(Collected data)
====
**config.mk**
```make
export PLATFORM = sky130hd
export DESIGN_NAME = positional_ordered_list_core
export DESIGN_NICKNAME = d
export VERILOG_FILES = /design/src/rtl/pol_pkg.sv /design/src/rtl/pol_ctrl.sv /design/src/rtl/pol_dpath.sv /design/src/rtl/positional_ordered_list_core.sv
export SDC_FILE = /design/constraint.sdc
export NUM_CORES = 1
export LEC_CHECK = 0
export ABC_AREA = 1
export ABC_CLOCK_PERIOD_IN_PS = 5700
export BUFFER_PORTS_ARGS = -buffer_cell sky130_fd_sc_hd__buf_4
export CAP_MARGIN = 20
export CORE_MARGIN = 2
export CORE_UTILIZATION = 41
export DETAILED_ROUTE_END_ITERATION = 8
export GPL_ROUTABILITY_DRIVEN = 0
export GPL_TIMING_DRIVEN = 0
export HOLD_SLACK_MARGIN = 0.08
export PLACE_DENSITY = 0.65
export SLEW_MARGIN = 20
export SYNTH_ARGS = -nofsm -noshare
export SYNTH_HDL_FRONTEND = slang
export SYNTH_SLANG_ARGS = --single-unit
```
**constraint.sdc**
```tcl
create_clock -name i_clk -period 5.7 [get_ports i_clk]
set_input_delay 0.285 -clock i_clk [delete_from_list [all_inputs] [get_ports i_clk]]
set_output_delay 0.285 -clock i_clk [all_outputs]
set_load 0.05 [all_outputs]
```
====
◆ EXERCISE AIM ◆
The answer should be the full set of records, reproduced exactly.

◆ RESPONSE TO THIS EXERCISE ◆
**config.mk**
```make
export PLATFORM = sky130hd
export DESIGN_NAME = positional_ordered_list_core
export DESIGN_NICKNAME = d
export VERILOG_FILES = /design/src/rtl/pol_pkg.sv /design/src/rtl/pol_ctrl.sv /design/src/rtl/pol_dpath.sv /design/src/rtl/positional_ordered_list_core.sv
export SDC_FILE = /design/constraint.sdc
export NUM_CORES = 1
export LEC_CHECK = 0
export ABC_AREA = 1
export ABC_CLOCK_PERIOD_IN_PS = 5700
export BUFFER_PORTS_ARGS = -buffer_cell sky130_fd_sc_hd__buf_4
export CAP_MARGIN = 20
export CORE_MARGIN = 2
export CORE_UTILIZATION = 41
export DETAILED_ROUTE_END_ITERATION = 8
export GPL_ROUTABILITY_DRIVEN = 0
export GPL_TIMING_DRIVEN = 0
export HOLD_SLACK_MARGIN = 0.08
export PLACE_DENSITY = 0.65
export SLEW_MARGIN = 20
export SYNTH_ARGS = -nofsm -noshare
export SYNTH_HDL_FRONTEND = slang
export SYNTH_SLANG_ARGS = --single-unit
```
**constraint.sdc**
```tcl
create_clock -name i_clk -period 5.7 [get_ports i_clk]
set_input_delay 0.285 -clock i_clk [delete_from_list [all_inputs] [get_ports i_clk]]
set_output_delay 0.285 -clock i_clk [all_outputs]
set_load 0.05 [all_outputs]
```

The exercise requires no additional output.